All pipe is tube but not all tube is pipe. It all boils down to how is the material measured and categorized. Tubing is typically measured by the OD and the wall thickness, and usually will be within a few thou if what it is called. So a 1" tube with a 16ga wall will be dang close to 1" OD with a 16ga wall.
Pipe on the other hand is a system where multiple components are designed to interface with each other. It helps to think of the pipe sizes as gages instead of any sort of dimension, as 1" pipe doesn't measure 1" anywhere on it. The ID will be close, but it is still oversize. So think of it is #1 gage pipe instead of 1". Pipe is standardized under the NPS system, called the Nominal Pipe Size. Which is basically a fancy way of saying "eh, it's close to 1" so we'll call it 1". Back in the early days of iron pipe the ID was very very close to being on inch sizes, and over time has drifted to what we have now. Kinda like how a 2x4 isn't 2 anythings by 4 anythings nowadays, even though it used to be.

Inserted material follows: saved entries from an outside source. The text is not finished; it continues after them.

===== src/hw/ppu_obj_pkg.sv =====
package ppu_obj_pkg;

  localparam int SCREEN_W    = 160;
  localparam int OAM_ENTRIES = 40;

  // colour 0 is transparent
  typedef logic [1:0] color_id_t;

  // attr bits: 7 bg priority, 6 y-flip, 5 x-flip, 4 palette
  typedef struct packed {
    logic [7:0] y_pos;
    logic [7:0] x_pos;
    logic [7:0] tile_idx;
    logic [7:0] attr;
    logic       valid;
  } obj_entry_t;

  typedef struct packed {
    color_id_t  color;
    logic       palette;
    logic       bg_prio;
    logic [5:0] oam_idx;
  } obj_pixel_t;

  typedef struct packed {
    logic [7:0] ly;
    // set for 8x16 objects
    logic       tall;
  } line_cfg_t;

  typedef struct packed {
    logic [5:0] idx;
    obj_entry_t entry;
  } oam_wr_t;

  // addr is an offset from 0x8000
  typedef struct packed {
    logic [12:0] addr;
    logic [7:0]  data;
  } tile_wr_t;

  typedef enum logic [1:0] {LINE_IDLE, LINE_SCAN, LINE_DRAW} line_state_t;

  typedef enum logic [1:0] {FETCH_IDLE, FETCH_LOW, FETCH_HIGH, FETCH_PUSH} fetch_state_t;

endpackage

Pipe wall thickness is measured by a ratio of diameter to wall thickness called a schedule. The bigger the schedule, the thicker the wall for a given pipe size. Schedule 40 is standard wall, sch. 80 is heavy, sch. 10 is light. They go way up and way down in schedule, but at no point does the OD change. This is so threading tools, fittings and so on can be used on multiple different schedules. Pipe is often used to carry a product of some sort, but it is not what it is exclusively used for. Tubing is also used to convey liquids and gases, and pipe can be used in structural or other applications.
Bending tubing/pipe is a complex and tool intensive process to do well. It doesn't really matter what you're trying to bed, what matters is that you have the correct tooling to make the bends. Different benders and tools are optimized for different material sizes, thicknesses and bend radiuses. Good tube working equipment is expensive because it is hard to make good bends without good, dedicated tooling.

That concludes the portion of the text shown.